Event Type: Workshop

Tuition: $150

Level: Beginners - Advanced

This workshop combines the magical qualities of the indigo vat with shibori, the Japanese approach to tie-dye. The basics of binding, stitching, and clamping cloth along with an introduction to essential techniques for dyeing in the indigo vat will be covered, though students of all levels are welcome. Fabrics and fibers for quilting, weaving, clothing, as well as the home can be designed and produced.

As a textile artist, Homayounpour maintains an active exhibition schedule while running a production and teaching dye studio focusing on indigo as well as other natural and synthetic dyes. He worked for many years at the Honolulu Academy of Arts as assistant to the curator in the Textile Dept. focusing on exhibition design and installation as well as textile conservation. He has also taught courses in textiles and Asian costume history in the Fashion Program at the University of Hawai'i at Manoa.

Studio Painting Workshop

Studio Painting Workshop

~With Rod Cameron

Event Type: Workshop

Tuition: $195

Level: Beginners - Advanced

Two day oil painting class -
"From the study to the finished piece."
Turn your plein air painting, study or photograph into a finished, larger-sized, detailed work of art. Mr. Cameron will guide artists through all of the steps of creating a fine art painting in oils or pastel, using your own favorite reference material. If you've had a smaller study or a photograph that you've always wanted to "complete" into a frame worthy art piece, this is the class for you! These inspiring, fun and highly informative two days of painting in the studio with Rod will give you the knowledge to carry on with your work and to continue to grow as an artist with a solid foundation.

Focus on
- Completing a finished work in two days
- Deciding on which study or photo to choose for a fine art painting
- Deciding on the color harmony of the piece to keep the feel of the original
- Sketching directly on the canvas with paint for quicker, cleaner work
- Understanding and using values
- Utilizing Golden Geometry and standard compositional techniques
- Creating interesting shapes and unifying them
- How to decide early in the work where to put the focal point and how to develop this area for maximum effect
- Working the painting from thin to thick, dark to light
- Mixing rich, clean colors and avoiding 'mud'
- Questions to ask yourself in making or matching colors
- Balancing cool and warm color families
- Paint application, edges
- Different ways of looking at your work and deciding when it's "finished"
- Learning how to critique your own work so you can continue to progress and create better and better paintings

Rod Cameron has ten years of expertise teaching art with over thirty years as an honored, professional artist. He has received over fifty awards in illustrative art, painting & design and with his lively, in-depth workshops and successful one man shows; he has become one of Hawaii's most popular artists' and at the least- a master painter.

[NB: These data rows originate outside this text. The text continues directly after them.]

`config.mk`:
```
export PLATFORM = sky130hd
export DESIGN_NAME = param_differentiator
export DESIGN_NICKNAME = d
export VERILOG_FILES = /design/src/rtl/param_differentiator.sv
export SDC_FILE = /design/constraint.sdc
export NUM_CORES = 1
export LEC_CHECK = 0
export ABC_AREA = 0
export CORE_ASPECT_RATIO = 1.75
export CORE_MARGIN = 1.5
export CORE_UTILIZATION = 57
export CTS_BUF_LIST = sky130_fd_sc_hd__clkbuf_4 sky130_fd_sc_hd__clkbuf_8 sky130_fd_sc_hd__clkbuf_16
export DETAILED_ROUTE_END_ITERATION = 6
export HOLD_SLACK_MARGIN = 0.06
export PLACE_DENSITY = 0.82
export SKIP_CTS_REPAIR_TIMING = 1
export SLEW_MARGIN = 30
export SYNTH_ARGS = -nofsm -noshare
export SYNTH_HDL_FRONTEND = slang
export SYNTH_SLANG_ARGS = --single-unit
```
`constraint.sdc`:
```
create_clock -name clk -period 2.5 [get_ports clk]
set_input_delay 0.25 -clock clk [delete_from_list [all_inputs] [get_ports clk]]
set_output_delay 0.25 -clock clk [all_outputs]
set_load 0.01 [all_outputs]
```
### src/rtl/i2c_target_if.sv
// Bus and register-side signal bundle for the I2C target.
// The target is the slave modport; the environment driving the bus uses master.
interface i2c_target_if;
  logic       SDA_I;
  logic       SDA_O;
  logic       SDA_E;
  logic       SCL_I;
  logic [7:0] REG_ADDR;
  logic [7:0] REG_WDATA;
  logic       REG_WE;
  logic [7:0] REG_RDATA;
  logic       REG_RE;
  logic       BUSY;

  modport slave (
    input  SDA_I, SCL_I, REG_RDATA,
    output SDA_O, SDA_E, REG_ADDR, REG_WDATA, REG_WE, REG_RE, BUSY
  );

  modport master (
    output SDA_I, SCL_I, REG_RDATA,
    input  SDA_O, SDA_E, REG_ADDR, REG_WDATA, REG_WE, REG_RE, BUSY
  );
endinterface

### src/rtl/i2c_target.sv
// I2C target with a byte-wide register port: first written byte sets the
// register index, further bytes write and auto-increment; reads stream from the index.
module i2c_target #(
  parameter logic [6:0] ADDRESS = 7'h29
) (
  input  logic          CLK,
  input  logic          RST,
  i2c_target_if.slave   bus
);

  typedef enum logic [2:0] {
    IDLE, ADDR, ADDR_ACK, WR, WR_ACK, RD, RD_ACK, IGNORE
  } state_e;

  logic       sda_s1_q, sda_s2_q, sda_p_q;
  logic       scl_s1_q, scl_s2_q, scl_p_q;
  state_e     state_q, state_d;
  logic [7:0] shift_q, shift_d;
  logic [3:0] bit_cnt_q, bit_cnt_d;
  logic [1:0] byte_idx_q, byte_idx_d;
  logic       phase_q, phase_d;
  logic       upd_q, upd_d;
  logic       sda_e_q, sda_e_d;
  logic [7:0] reg_addr_q, reg_addr_d;
  logic [7:0] reg_wdata_q, reg_wdata_d;
  logic       reg_we_q, reg_we_d;
  logic       reg_re_q, reg_re_d;
  logic       busy_q, busy_d;

  logic       scl_rise_c, scl_fall_c, start_c, stop_c, last_bit_c;
  logic [7:0] rx_byte_c;

  // Bus conditions from the synchronized lines and their one-cycle-old copies
  always_comb begin
    scl_rise_c = scl_s2_q & ~scl_p_q;
    scl_fall_c = ~scl_s2_q & scl_p_q;
    start_c    = scl_s2_q & scl_p_q & sda_p_q & ~sda_s2_q;
    stop_c     = scl_s2_q & scl_p_q & ~sda_p_q & sda_s2_q;
    rx_byte_c  = {shift_q[6:0], sda_s2_q};
    last_bit_c = (bit_cnt_q == 4'd7);
  end

  always_comb begin
    state_d     = state_q;
    shift_d     = shift_q;
    bit_cnt_d   = bit_cnt_q;
    byte_idx_d  = byte_idx_q;
    phase_d     = phase_q;
    upd_d       = 1'b0;
    sda_e_d     = sda_e_q;
    reg_addr_d  = reg_addr_q;
    reg_wdata_d = reg_wdata_q;
    reg_we_d    = 1'b0;
    reg_re_d    = 1'b0;
    busy_d      = busy_q;

    // Index advances the cycle after a write strobe
    if (reg_we_q) reg_addr_d = reg_addr_q + 8'd1;

    if (start_c) begin
      state_d   = ADDR;
      bit_cnt_d = 4'd0;
      sda_e_d   = 1'b0;
    end else if (stop_c) begin
      state_d = IDLE;
      sda_e_d = 1'b0;
      busy_d  = 1'b0;
    end else begin
      case (state_q)
        IDLE, IGNORE: sda_e_d = 1'b0;

        ADDR: if (scl_rise_c) begin
          shift_d   = rx_byte_c;
          bit_cnt_d = bit_cnt_q + 4'd1;
          if (last_bit_c) begin
            bit_cnt_d = 4'd0;
            phase_d   = 1'b0;
            if (rx_byte_c[7:1] == ADDRESS) begin
              state_d = ADDR_ACK;
              busy_d  = 1'b1;
            end else begin
              state_d = IGNORE;
              busy_d  = 1'b0;
            end
          end
        end

        // shift_q[0] still holds the R/W bit of the address byte
        ADDR_ACK: if (scl_fall_c) begin
          if (!phase_q) begin
            sda_e_d = 1'b1;
            phase_d = 1'b1;
          end else if (shift_q[0]) begin
            shift_d   = bus.REG_RDATA;
            reg_re_d  = 1'b1;
            upd_d     = 1'b1;
            bit_cnt_d = 4'd0;
            state_d   = RD;
          end else begin
            sda_e_d    = 1'b0;
            byte_idx_d = 2'd0;
            bit_cnt_d  = 4'd0;
            state_d    = WR;
          end
        end

        WR: if (scl_rise_c) begin
          shift_d   = rx_byte_c;
          bit_cnt_d = bit_cnt_q + 4'd1;
          if (last_bit_c) begin
            bit_cnt_d = 4'd0;
            phase_d   = 1'b0;
            state_d   = WR_ACK;
            if (byte_idx_q == 2'd0) begin
              reg_addr_d = rx_byte_c;
            end else begin
              reg_wdata_d = rx_byte_c;
              reg_we_d    = 1'b1;
            end
          end
        end

        WR_ACK: if (scl_fall_c) begin
          if (!phase_q) begin
            sda_e_d = 1'b1;
            phase_d = 1'b1;
          end else begin
            sda_e_d   = 1'b0;
            bit_cnt_d = 4'd0;
            state_d   = WR;
            if (byte_idx_q != 2'd2) byte_idx_d = byte_idx_q + 2'd1;
          end
        end

        // Drive value follows the shift MSB one cycle after each load/shift
        RD: begin
          if (upd_q) sda_e_d = ~shift_q[7];
          if (scl_rise_c) begin
            bit_cnt_d = bit_cnt_q + 4'd1;
          end else if (scl_fall_c) begin
            if (bit_cnt_q == 4'd8) begin
              sda_e_d = 1'b0;
              phase_d = 1'b0;
              state_d = RD_ACK;
            end else begin
              shift_d = {shift_q[6:0], 1'b0};
              upd_d   = 1'b1;
            end
          end
        end

        RD_ACK: begin
          if (scl_rise_c) begin
            if (sda_s2_q) begin
              state_d = IGNORE;
            end else begin
              reg_addr_d = reg_addr_q + 8'd1;
              phase_d    = 1'b1;
            end
          end else if (scl_fall_c && phase_q) begin
            shift_d   = bus.REG_RDATA;
            reg_re_d  = 1'b1;
            upd_d     = 1'b1;
            bit_cnt_d = 4'd0;
            state_d   = RD;
          end
        end

        default: state_d = IDLE;
      endcase
    end
  end

  // Synchronizers idle high so reset looks like a quiet bus
  always_ff @(posedge CLK or posedge RST) begin
    if (RST) begin
      sda_s1_q    <= 1'b1;
      sda_s2_q    <= 1'b1;
      sda_p_q     <= 1'b1;
      scl_s1_q    <= 1'b1;
      scl_s2_q    <= 1'b1;
      scl_p_q     <= 1'b1;
      state_q     <= IDLE;
      shift_q     <= 8'h00;
      bit_cnt_q   <= 4'd0;
      byte_idx_q  <= 2'd0;
      phase_q     <= 1'b0;
      upd_q       <= 1'b0;
      sda_e_q     <= 1'b0;
      reg_addr_q  <= 8'h00;
      reg_wdata_q <= 8'h00;
      reg_we_q    <= 1'b0;
      reg_re_q    <= 1'b0;
      busy_q      <= 1'b0;
    end else begin
      sda_s1_q    <= bus.SDA_I;
      sda_s2_q    <= sda_s1_q;
      sda_p_q     <= sda_s2_q;
      scl_s1_q    <= bus.SCL_I;
      scl_s2_q    <= scl_s1_q;
      scl_p_q     <= scl_s2_q;
      state_q     <= state_d;
      shift_q     <= shift_d;
      bit_cnt_q   <= bit_cnt_d;
      byte_idx_q  <= byte_idx_d;
      phase_q     <= phase_d;
      upd_q       <= upd_d;
      sda_e_q     <= sda_e_d;
      reg_addr_q  <= reg_addr_d;
      reg_wdata_q <= reg_wdata_d;
      reg_we_q    <= reg_we_d;
      reg_re_q    <= reg_re_d;
      busy_q      <= busy_d;
    end
  end

  assign bus.SDA_O     = 1'b0;
  assign bus.SDA_E     = sda_e_q;
  assign bus.REG_ADDR  = reg_addr_q;
  assign bus.REG_WDATA = reg_wdata_q;
  assign bus.REG_WE    = reg_we_q;
  assign bus.REG_RE    = reg_re_q;
  assign bus.BUSY      = busy_q;

endmodule
## config.mk

```make
export PLATFORM = sky130hd
export DESIGN_NAME = corevx_brcond_pipe
export DESIGN_NICKNAME = d
export VERILOG_FILES = /design/src/rtl/corevx_brcond_pipe.sv
export SDC_FILE = /design/constraint.sdc
export NUM_CORES = 1
export LEC_CHECK = 0
export CAP_MARGIN = 0
export CELL_PAD_IN_SITES_DETAIL_PLACEMENT = 1
export CELL_PAD_IN_SITES_GLOBAL_PLACEMENT = 2
export CORE_MARGIN = 3
export CORE_UTILIZATION = 24
export CTS_CLUSTER_DIAMETER = 100
export CTS_CLUSTER_SIZE = 12
export DETAILED_ROUTE_END_ITERATION = 6
export GPL_TIMING_DRIVEN = 0
export PLACE_DENSITY_LB_ADDON = 0.1
export SLEW_MARGIN = 30
export SYNTH_ARGS = -nofsm -noshare
export SYNTH_HDL_FRONTEND = slang
export SYNTH_SLANG_ARGS = --single-unit
export TNS_END_PERCENT = 20
```

## constraint.sdc

```tcl
create_clock -name clk -period 2.1 [get_ports clk]
set_input_delay 0.42 -clock clk [delete_from_list [all_inputs] [get_ports clk]]
set_output_delay 0.42 -clock clk [all_outputs]
set_load 0.03 [all_outputs]
```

Students will receive a supplies list prior to class.
* Image from Rod Cameron's "Prague" series.

Artist Talk - Presentation & Aloha Pot-Luck

Artist Talk - Presentation & Aloha Pot-Luck

~With Evelyn Rydz

Event Type: Presentation

Cost: Free!

Evelyn Rydz's draws coastlines strewn with lost and discarded objects washed ashore. In her detailed, visual narratives, she explores the history and possible interconnection between displaced objects and their journeys. Drawing, installation, and sound are all elements she incorporates into her work.

Rydz is a recipient of a Massachusetts Cultural Council Drawing Fellowship, a 2012 SMFA Traveling Fellowship, and a MassArt Faculty Foundation Fellowship. She has was lead artist for the "Artist Project," a community arts initiative program at the Museum of Fine Arts, in collaboration with numerous after-school community organizations in the Boston area. Rydz received an MFA from SMFA in affiliation with Tufts University and a BFA from Florida State University. She is currently an Assistant Professor at MassArt.